[Data records]
=== Section Start ===

===== src/design/cnn_pkg.sv =====
package cnn_pkg;

  // ------------------------------
  // word and accumulator widths
  // ------------------------------
  localparam int DATA_W = 32;
  localparam int ACC_W  = 64;

  // sums are rounded by adding SCALE/2 and dividing by this fixed-point scale
  localparam int SCALE = 128;

  // width of the write and read addresses
  localparam int ADDR_W = 16;

  typedef logic signed [DATA_W-1:0] data_t;
  typedef logic signed [ACC_W-1:0]  acc_t;

  // write port select codes where any unused code is dropped
  typedef enum logic [2:0] {
    SEL_IMG     = 3'd0,
    SEL_CONV_K  = 3'd1,
    SEL_CONV_B  = 3'd2,
    SEL_DENSE_K = 3'd3,
    SEL_DENSE_B = 3'd4
  } mem_sel_t;

  // top level sequencer states
  typedef enum logic [1:0] {
    ST_IDLE,
    ST_CONV,
    ST_POOL,
    ST_DENSE
  } infer_state_t;

endpackage


===== src/design/dense_stage.sv =====
`timescale 1ns/1ps

module dense_stage #(
  parameter int CONV_CH = 4,
  parameter int CLASSES = 4
) (
  input  logic                              clk,
  input  logic                              rst_n,
  input  logic                              start,
  input  cnn_pkg::data_t                    avg_data,
  input  cnn_pkg::data_t                    dense_k_data,
  input  cnn_pkg::data_t                    dense_b_data,
  output logic                              done,
  output logic [cnn_pkg::ADDR_W-1:0]        avg_addr,
  output logic [cnn_pkg::ADDR_W-1:0]        dense_k_addr,
  output logic [cnn_pkg::ADDR_W-1:0]        dense_b_addr,
  output logic [CLASSES*cnn_pkg::DATA_W-1:0] logits,
  output logic [$clog2(CLASSES)-1:0]        pred_index
);

  localparam int AW  = cnn_pkg::ADDR_W;
  localparam int DW  = cnn_pkg::DATA_W;
  localparam int PIW = $clog2(CLASSES);

  typedef enum logic [1:0] {S_IDLE, S_MAC, S_ARG} dense_state_t;

  dense_state_t   state;
  logic [AW-1:0]  cls, idx, k;
  cnn_pkg::acc_t  acc;
  cnn_pkg::acc_t  full;
  cnn_pkg::data_t logit_new;
  cnn_pkg::data_t cur;
  cnn_pkg::data_t best;

  assign avg_addr     = idx;
  assign dense_k_addr = AW'(int'(idx) * CLASSES + int'(cls));
  assign dense_b_addr = cls;

  // last product is folded in so the logit lands on the final mac cycle
  assign full = acc + cnn_pkg::acc_t'(avg_data) * cnn_pkg::acc_t'(dense_k_data);
  assign logit_new = cnn_pkg::data_t'((full + cnn_pkg::acc_t'(cnn_pkg::SCALE / 2)) /
                                       cnn_pkg::acc_t'(cnn_pkg::SCALE)) + dense_b_data;
  assign cur = cnn_pkg::data_t'(logits[int'(k)*DW +: DW]);

  always_ff @(posedge clk or negedge rst_n) begin
    if (!rst_n) begin
      state      <= S_IDLE;
      done       <= 1'b0;
      cls        <= '0;
      idx        <= '0;
      k          <= '0;
      acc        <= '0;
      best       <= '0;
      logits     <= '0;
      pred_index <= '0;
    end else begin
      done <= 1'b0;
      case (state)
        S_IDLE: if (start) state <= S_MAC;
        S_MAC: begin
          if (idx != AW'(CONV_CH - 1)) begin
            acc <= full;
            idx <= idx + 1'b1;
          end else begin
            acc <= '0;
            idx <= '0;
            logits[int'(cls)*DW +: DW] <= logit_new;
            if (cls != AW'(CLASSES - 1)) begin
              cls <= cls + 1'b1;
            end else begin
              cls   <= '0;
              state <= S_ARG;
            end
          end
        end
        S_ARG: begin
          // strict compare keeps the lowest index on a tie
          if (k == '0 || cur > best) begin
            best       <= cur;
            pred_index <= k[PIW-1:0];
          end
          if (k != AW'(CLASSES - 1)) begin
            k <= k + 1'b1;
          end else begin
            k     <= '0;
            state <= S_IDLE;
            done  <= 1'b1;
          end
        end
        default: state <= S_IDLE;
      endcase
    end
  end

endmodule


===== config.mk =====
export PLATFORM = sky130hd
export DESIGN_NAME = dense_stage
export DESIGN_NICKNAME = d
export VERILOG_FILES = /design/src/design/cnn_pkg.sv /design/src/design/dense_stage.sv
export SDC_FILE = /design/constraint.sdc
export NUM_CORES = 2
export LEC_CHECK = 0
export ABC_AREA = 1
export BUFFER_PORTS_ARGS = -buffer_cell sky130_fd_sc_hd__buf_2
export CAP_MARGIN = 0
export CORE_MARGIN = 5
export CORE_UTILIZATION = 59
export CTS_CLUSTER_SIZE = 20
export DETAILED_ROUTE_END_ITERATION = 8
export HOLD_SLACK_MARGIN = 0.03
export PLACE_DENSITY_LB_ADDON = 0.3
export SLEW_MARGIN = 5
export SYNTH_ARGS = -nofsm -noshare
export SYNTH_HDL_FRONTEND = slang
export SYNTH_SLANG_ARGS = --single-unit

===== constraint.sdc =====
create_clock -name clk -period 8.9 [get_ports clk]
set_clock_uncertainty 0.05 [all_clocks]
set_input_delay 0.445 -clock clk [delete_from_list [all_inputs] [get_ports clk]]
set_output_delay 0.445 -clock clk [all_outputs]
set_load 0.005 [all_outputs]

Yosys cells after proc, flatten, opt, wreduce, memory -nomap -nowiden. Index checks and enable logic that the tools add are counted.

Register bits: 277. Input port bits: 99. Output and inout port bits: 179. Word-level logic and storage cells: 53.

Add/sub/neg operators: 9. $mul: 1. $lt $le $gt $ge: 1. Eq/ne operators: 9. Shift-type cells: 3. Muxes and demuxes: 12. Bitwise operators: 2. Reductions and logical operators: 7.

Operator list (number): bitwise mux 128 bit (1); variable shift 32 x 33 -> 128 bit (first input constant) (1); variable part select 128 x 22 -> 32 bit (1); variable part select 32 x 33 -> 128 bit (1); adder 64 bit (1); adder 64 x 8 -> 64 bit (second input constant) (1); multiplier 32 x 32 -> 64 bit (1); two-way mux 64 bit (1); adder 16 x 1 -> 16 bit (second input constant) (3); two-way mux 16 bit (3); != test 16 x 2 -> 1 bit (second input constant) (3); negation 21 -> 33 bit (1); adder 32 x 1 -> 32 bit (1); adder 32 bit (1); > comparator 32 bit (1); adder 16 bit (1); logical NOT 16 bit (1); two-way mux 2 bit (4); != test 2 bit (second input constant) (4); OR reduction 7 bit (1); case mux 2 bit (3 select lines) (1); AND reduction 2 bit (2); AND reduction 4 bit (1); == test 2 x 1 -> 1 bit (second input constant) (1); other kinds (6) (7).

Depth between registers and ports, before layout.
Depth in word-level cells: 9. Mapped depth: 56. Mapped depth without buffers: 55.

Least setup slack after synthesis. No wires, ideal clock.

Path kind: in2reg. Start point: in avg_data[31]. End point: reg logits[114] in the netlist's numbering. Library setup time: 0.083 ns. Arrival time: 10.389 ns. Data required time: 8.767 ns. Setup slack: -1.621 ns. Stages on the path: 42. Buffers on the path: 1. Cell sequence: clkbuf_1 -> nand2_1 -> fa_1 -> fa_1 -> inv_1 -> fa_1 -> inv_1 -> fa_1 -> inv_1 -> fa_1 -> fa_1 -> fa_1 -> inv_1 -> fa_1 -> inv_1 -> ha_1 -> nand2_1 -> nor2_1 -> [... 6 more ...] -> xor2_1 -> nand2_1 -> nor2_1 -> nand2_1 -> nor2_1 -> nand4_1 -> nand2_1 -> nor2_1 -> fa_1 -> fa_1 -> a21oi_1 -> inv_1 -> a21oi_1 -> o21a_1 -> o21ai_0 -> xnor2_1 -> or2_2 -> o21ai_0.

Word-level cells in the longest chain between the ends: 8.

RTL lines: start, declared (RTL line dense_stage.sv:10) `input cnn_pkg::data_t avg_data,`; multiplier 32 x 32 -> 64 bit (*) (RTL line dense_stage.sv:40) `assign full = acc + cnn_pkg::acc_t'(avg_data) * cnn_pkg::acc_t'(dense_k_data);`; adder 64 bit (*) (RTL line dense_stage.sv:40); adder 64 x 8 -> 64 bit (*) (RTL line dense_stage.sv:41) `assign logit_new = cnn_pkg::data_t'((full + cnn_pkg::acc_t'(cnn_pkg::SCALE / 2)) /`; bitwise AND 1 bit (no source line); adder 32 x 1 -> 32 bit (no source line) (*); adder 32 bit (*) (RTL line dense_stage.sv:42) `cnn_pkg::acc_t'(cnn_pkg::SCALE)) + dense_b_data;`; variable part select 32 x 33 -> 128 bit (*) (RTL line dense_stage.sv:67) `logits[int'(cls)*DW +: DW] <= logit_new;`; bitwise mux 128 bit (*) (RTL line dense_stage.sv:67); end signal, assigned by index (RTL line dense_stage.sv:67); end, declared (RTL line dense_stage.sv:17) `output logic [CLASSES*cnn_pkg::DATA_W-1:0] logits,`.

Mark *: on every way between the ends. The rest lies on a longest branch, timed or not. A chain may end at the register's enable or synchronous reset.

Final worst setup path.
Start point: in dense_k_data[5]. End point: reg logits[126] in the netlist's numbering.

Word-level cells in the longest chain between the ends: 9.

RTL lines: start, declared (RTL line dense_stage.sv:11) `input cnn_pkg::data_t dense_k_data,`; multiplier 32 x 32 -> 64 bit (*) (RTL line dense_stage.sv:40); adder 64 bit (*) (RTL line dense_stage.sv:40); adder 64 x 8 -> 64 bit (*) (RTL line dense_stage.sv:41); OR reduction 7 bit (no source line); bitwise AND 1 bit (no source line); adder 32 x 1 -> 32 bit (no source line) (*); adder 32 bit (*) (RTL line dense_stage.sv:42); variable part select 32 x 33 -> 128 bit (*) (RTL line dense_stage.sv:67); bitwise mux 128 bit (*) (RTL line dense_stage.sv:67).

Marked as above.

==> out/results.ini <==
[run_status]
status=finished, violations left
violations=negative setup slack

[timing]
setup_viol=120
tightestPinTransition_ns=0.986
finalMaxSlewViolations=0
final.min_clock_period_ns=9.92
rsz0062_at_grt=true
finalSetupTns_ns=-70.39
max_slew_margin_pct=33.7
hold_viol=0
finalWorstSetupSlack_ns=-1.02
fin_crit_sh_pct=111
clock.fmax_mhz=101

[clock_network]
htree_levels=1
cts_tree=done
clkTransAtPathRegs_ns=0.06
clk-insertion-delay-late_ns=0.58
cts_num_sinks=277
cts-root-buf=clkbuf_16
cts-buffers-inserted=30
clock_path_buffers=3

[setup_path]
reg2regPathDepth=44
reg2reg_from=acc[25]$_DFFE_PN0N_
worst-path-buf-inv=13
cp-end-kind=flip-flop
ff2ff_setup_slack_ns=-0.87
crit_path_start_kind=input port
max_stage_delay_ns=0.60
path_class=in2reg
r2r-end=logits[126]$_DFFE_PN0P_
worstPathRequired_ns=9.35
cp.arrival_ns=10.37
cp_top_family=adder cells
cp_max_fo=5
cp_slowest_cell=fa_1
crit_path_frequent_cell=inv_2

[hold_path]
hold_depth=3
hold_end=state[0]$_DFFE_PN0P_
hp-class=in2reg
holdCritStartpoint=start

[final_layout]
drive_gt1_share_pct=19.2
area_growth_pct=20.9
fin_nets=9721
fin_cells=9434
postLayoutCoreUtil_pct=72.1

[global_routing]
grt_pass1_vias=53000
grt_pass1_wl_um=278000
overflow=0
antenna_found_initial=20
grt_max_degree=162
grt_use_total_pct=33.4

[routing]
vias=49800
drt_wl_total_um=171000
drt-pass1-iter-count=5
routed_via_density=5.28
drt_iter0_drc=3857
drc=0
post_drt_wl_per_cell_um=18.1
drtAntennaViolNets=0

[synth]
synth-edff-count=0
synth_area_mm2=0.0578
ys_types=55
synthTopCellsByCount=inv_1, nand2_1, fa_1
ys_warn_count=0
yosysSeqAreaShare_pct=12.0
synth_ff_type=dfrtp_1
synthesis.nets=8829
synth.largest_area_cell=fa_1
synthCells=7218
synth_area_leaders=fa_1, inv_1, dfrtp_1, nand2_1, ha_1
synth_most_common_cell=inv_1
syn_area_per_cell_um2=8.01
async_flop_share_pct=100
synth_top_area_share_pct=42.0
yosys_register_bits=277

[placement]
dp_hpwl_um=143000
io_buffers=277
pre_cts_ws_ns=-1.68
placed_cells_incl_taps=9282
gp_congestion=1.00

[die]
dieArea_mm2=0.104
die_h_um=323
io_pins=278
start_util_pct=59.6
coreArea_mm2=0.0970
die_w_um=323
rows=114

[run]
maxCapViolCount=0

[cell families (layout without fill, tap and decap cells)]
| family | count (synthesis) | after routing | share of synthesized area (%) |
|---|---|---|---|
| AOI/OAI and AO/OA | 588 | 588 | 5.64 |
| xor gates and xnor gates | 150 | 150 | 2.29 |
| adders and majority gates | 1512 | 1512 | 48.5 |
| buffers and inverters | 2333 | 3249 | 15.2 |
| DFF | 277 | 277 | 12.0 |
| muxes | 9 | 9 | 0.156 |
| other | 0 | 24 | 0 |
| and+or+nand+nor | 2349 | 2349 | 16.2 |
[routing by layer]
layer  routed length, um  track usage, %
met1               67200            44.4
met2               84900            57.0
met3               11400            4.45
met4                7420            11.8
met5                   0               0
[cell usage in the layout, fill, tap and decap left out, types with 13 or more instances in the layout]
cell type	n
a21oi_1	196
a21oi_2	24
buf_12	57
buf_2	260
buf_4	761
buf_6	43
clkbuf_16	32
dfrtp_1	276
diode_2	24
fa_1	1201
ha_1	271
ha_4	27
inv_1	2020
inv_2	41
nand2_1	1631
nand2_2	45
nand3_1	82
nand3_2	14
nand3b_1	13
nand4_1	36
nor2_1	373
nor2_2	35
nor3_1	22
nor4_1	21
o211ai_1	16
o21a_1	16
o21ai_0	147
o21ai_1	42
o21ai_2	60
o21bai_1	15
o22ai_1	36
or2_4	14
xnor2_1	42
xor2_1	76
[layout make-up]
cell class                      count  area (um2)
Sequential cell                   277        6930
Multi-Input combinational cell   4608       43800
Inverter                         2066        7770
Clock inverter                     12         123
Antenna cell                       24        60.1
Tap cell                         1276        1600
Clock buffer                       44         925
Timing Repair Buffer             1127        8740
Fill cell                        7337       27100
[worst max path at each step]
stage               cells past startpoint  slack (ns)                       to             from
detailed placement                     44       -1.68   logits[56]$_DFFE_PN0P_  dense_k_data[8]
CTS                                    51       -0.67   logits[28]$_DFFE_PN0P_     avg_data[31]
global placement                       44       -1.61   logits[56]$_DFFE_PN0P_  dense_k_data[8]
floorplan                              46       -0.63  logits[114]$_DFFE_PN0P_     avg_data[31]
global route                           49       -1.26   logits[62]$_DFFE_PN0P_     avg_data[31]
finish                                 47       -1.02  logits[126]$_DFFE_PN0P_  dense_k_data[5]
[per-stage QoR]
step	hold WS [ns]	instance area, um2
after floorplan	0.0994	58300
after global placement	0.415	66700
after detailed placement	0.420	66700
after CTS	0.133	69100
after global routing	0.139	69900
final	0.149	69900
[worst register-to-register path, delay by kind of cell (launching register included)]
family | cells | cell delay, ns
AND/OR/NAND/NOR | 16 | 1.71
adder cells (fa/ha/maj) | 11 | 5.22
XOR/XNOR | 2 | 0.38
multiplexers | 1 | 0.12
buffers and inverters | 9 | 0.70
flip-flops | 1 | 0.33
AO/OA/AOI/OAI | 5 | 1.16
[sequential cells by signal, summed over array words and instances, names as in the netlist]
name	cells
logits	128
state	2
acc	64
dense_b_addr	16
best	32
k	16
done	1
pred_index	2
avg_addr	16
[timing repair]
action                                  4_1_cts  5_1_grt
pin swaps                                   142      106
gates cloned                                  2        1
gates resized for setup                     245      173
endpoints found under the hold margin       116        0
endpoints found under the setup margin      124      125
setup buffers                                65       29
hold buffers                                  1        0
Power is left out: the tool's default activity adds up to more than one toggle a clock period on the data nets, which glitch-free logic cannot reach.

=== Section End ===

Work required »
When a line in the data contains "decap", return it as written.

Answer box »
[cell families (layout without fill, tap and decap cells)]
[cell usage in the layout, fill, tap and decap left out, types with 13 or more instances in the layout]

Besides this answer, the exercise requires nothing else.